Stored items

++++

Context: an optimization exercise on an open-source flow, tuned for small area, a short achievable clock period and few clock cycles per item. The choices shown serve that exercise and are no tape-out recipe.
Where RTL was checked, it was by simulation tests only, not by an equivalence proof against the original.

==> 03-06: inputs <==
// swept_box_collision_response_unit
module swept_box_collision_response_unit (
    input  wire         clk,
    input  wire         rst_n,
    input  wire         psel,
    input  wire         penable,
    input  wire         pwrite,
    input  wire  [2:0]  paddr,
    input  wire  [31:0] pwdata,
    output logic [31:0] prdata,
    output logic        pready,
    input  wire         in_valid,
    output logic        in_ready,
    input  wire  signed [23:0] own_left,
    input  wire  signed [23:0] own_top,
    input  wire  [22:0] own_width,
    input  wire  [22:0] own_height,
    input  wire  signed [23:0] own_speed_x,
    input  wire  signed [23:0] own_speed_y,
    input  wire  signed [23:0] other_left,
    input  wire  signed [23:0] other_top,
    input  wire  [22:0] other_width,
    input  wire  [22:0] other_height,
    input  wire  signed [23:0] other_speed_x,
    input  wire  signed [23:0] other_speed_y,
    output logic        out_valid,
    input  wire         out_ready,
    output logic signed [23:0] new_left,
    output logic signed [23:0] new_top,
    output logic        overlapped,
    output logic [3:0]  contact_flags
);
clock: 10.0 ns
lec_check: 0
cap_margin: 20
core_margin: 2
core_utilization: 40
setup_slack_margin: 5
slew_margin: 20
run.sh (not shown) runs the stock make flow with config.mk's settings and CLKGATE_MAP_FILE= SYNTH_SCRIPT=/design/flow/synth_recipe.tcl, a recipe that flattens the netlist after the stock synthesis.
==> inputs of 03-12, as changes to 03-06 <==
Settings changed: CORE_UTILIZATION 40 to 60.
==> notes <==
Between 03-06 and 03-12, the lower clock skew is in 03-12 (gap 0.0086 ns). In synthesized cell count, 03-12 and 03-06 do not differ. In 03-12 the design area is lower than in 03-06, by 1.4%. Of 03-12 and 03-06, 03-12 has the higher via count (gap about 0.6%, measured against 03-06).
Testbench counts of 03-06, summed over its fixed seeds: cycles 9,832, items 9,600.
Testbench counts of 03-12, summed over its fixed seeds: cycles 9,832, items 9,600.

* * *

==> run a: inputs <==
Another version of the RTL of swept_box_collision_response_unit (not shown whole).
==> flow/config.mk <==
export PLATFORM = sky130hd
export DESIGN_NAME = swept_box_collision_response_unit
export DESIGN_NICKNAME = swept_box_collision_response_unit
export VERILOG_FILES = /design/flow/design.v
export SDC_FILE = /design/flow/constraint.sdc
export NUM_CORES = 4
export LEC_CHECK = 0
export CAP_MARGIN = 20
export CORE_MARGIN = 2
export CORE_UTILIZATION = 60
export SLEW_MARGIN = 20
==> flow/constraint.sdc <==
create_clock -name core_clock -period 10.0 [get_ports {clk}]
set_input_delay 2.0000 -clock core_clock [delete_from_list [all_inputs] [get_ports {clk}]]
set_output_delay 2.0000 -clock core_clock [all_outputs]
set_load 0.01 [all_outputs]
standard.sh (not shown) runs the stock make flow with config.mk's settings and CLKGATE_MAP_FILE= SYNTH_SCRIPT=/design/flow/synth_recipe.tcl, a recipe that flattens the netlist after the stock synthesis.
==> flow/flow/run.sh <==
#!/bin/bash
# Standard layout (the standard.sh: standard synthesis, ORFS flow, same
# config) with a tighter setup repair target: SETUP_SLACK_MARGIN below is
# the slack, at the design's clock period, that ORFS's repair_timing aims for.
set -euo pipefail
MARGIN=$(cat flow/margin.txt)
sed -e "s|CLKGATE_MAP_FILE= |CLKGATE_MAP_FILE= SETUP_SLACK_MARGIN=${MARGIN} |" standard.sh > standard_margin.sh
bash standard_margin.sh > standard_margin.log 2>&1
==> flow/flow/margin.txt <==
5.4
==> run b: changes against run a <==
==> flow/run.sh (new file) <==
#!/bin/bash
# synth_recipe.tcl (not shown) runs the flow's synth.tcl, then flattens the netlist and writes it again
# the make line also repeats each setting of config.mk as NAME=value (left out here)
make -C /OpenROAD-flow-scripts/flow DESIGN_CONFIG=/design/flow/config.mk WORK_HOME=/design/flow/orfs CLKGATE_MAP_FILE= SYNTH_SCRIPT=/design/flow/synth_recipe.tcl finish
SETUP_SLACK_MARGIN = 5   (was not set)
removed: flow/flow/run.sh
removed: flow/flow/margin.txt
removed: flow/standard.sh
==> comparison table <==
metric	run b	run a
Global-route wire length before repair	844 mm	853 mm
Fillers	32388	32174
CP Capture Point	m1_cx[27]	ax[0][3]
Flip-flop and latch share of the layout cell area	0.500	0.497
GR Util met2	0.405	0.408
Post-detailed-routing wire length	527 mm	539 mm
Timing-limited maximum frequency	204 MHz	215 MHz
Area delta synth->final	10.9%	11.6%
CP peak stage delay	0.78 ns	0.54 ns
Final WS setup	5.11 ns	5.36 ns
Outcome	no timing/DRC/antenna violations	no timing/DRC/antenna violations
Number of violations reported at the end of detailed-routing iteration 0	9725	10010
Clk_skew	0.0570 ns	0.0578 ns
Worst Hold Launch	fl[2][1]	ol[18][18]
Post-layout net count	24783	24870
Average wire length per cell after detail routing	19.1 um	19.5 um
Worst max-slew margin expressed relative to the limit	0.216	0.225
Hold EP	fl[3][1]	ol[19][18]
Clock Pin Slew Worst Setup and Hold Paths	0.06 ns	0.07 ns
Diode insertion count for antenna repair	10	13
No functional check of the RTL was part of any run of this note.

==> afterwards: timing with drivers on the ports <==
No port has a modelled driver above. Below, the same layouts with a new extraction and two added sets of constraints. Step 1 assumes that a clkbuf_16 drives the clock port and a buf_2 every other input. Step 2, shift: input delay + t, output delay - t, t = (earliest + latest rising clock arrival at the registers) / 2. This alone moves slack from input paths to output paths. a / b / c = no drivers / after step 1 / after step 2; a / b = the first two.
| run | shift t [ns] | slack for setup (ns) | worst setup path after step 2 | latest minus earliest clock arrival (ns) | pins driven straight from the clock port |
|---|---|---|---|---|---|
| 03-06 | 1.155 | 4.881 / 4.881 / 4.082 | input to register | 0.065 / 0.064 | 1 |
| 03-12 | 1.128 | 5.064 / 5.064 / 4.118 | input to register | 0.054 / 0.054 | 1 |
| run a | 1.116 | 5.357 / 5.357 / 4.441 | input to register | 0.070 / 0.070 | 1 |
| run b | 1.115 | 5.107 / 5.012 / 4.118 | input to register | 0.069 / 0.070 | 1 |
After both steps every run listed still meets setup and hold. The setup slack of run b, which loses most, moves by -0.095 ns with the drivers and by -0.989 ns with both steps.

++++

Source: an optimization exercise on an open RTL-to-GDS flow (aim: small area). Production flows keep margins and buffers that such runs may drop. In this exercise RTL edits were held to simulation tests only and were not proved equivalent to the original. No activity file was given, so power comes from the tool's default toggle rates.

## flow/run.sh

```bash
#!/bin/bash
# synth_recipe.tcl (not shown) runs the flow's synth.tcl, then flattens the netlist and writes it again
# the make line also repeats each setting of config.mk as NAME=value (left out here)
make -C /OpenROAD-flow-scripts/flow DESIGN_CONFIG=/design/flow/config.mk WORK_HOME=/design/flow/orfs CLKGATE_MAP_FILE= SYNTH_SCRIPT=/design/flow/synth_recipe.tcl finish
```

++++

**What needs to be done**
Please transcribe exactly the lines above from the line that has "output logic [3:0]" up to and including the line that has "Between 03-06 and"; no other line belongs in the answer.

**Result for this exercise**
    output logic [3:0]  contact_flags
);
clock: 10.0 ns
lec_check: 0
cap_margin: 20
core_margin: 2
core_utilization: 40
setup_slack_margin: 5
slew_margin: 20
run.sh (not shown) runs the stock make flow with config.mk's settings and CLKGATE_MAP_FILE= SYNTH_SCRIPT=/design/flow/synth_recipe.tcl, a recipe that flattens the netlist after the stock synthesis.
==> inputs of 03-12, as changes to 03-06 <==
Settings changed: CORE_UTILIZATION 40 to 60.
==> notes <==
Between 03-06 and 03-12, the lower clock skew is in 03-12 (gap 0.0086 ns). In synthesized cell count, 03-12 and 03-06 do not differ. In 03-12 the design area is lower than in 03-06, by 1.4%. Of 03-12 and 03-06, 03-12 has the higher via count (gap about 0.6%, measured against 03-06).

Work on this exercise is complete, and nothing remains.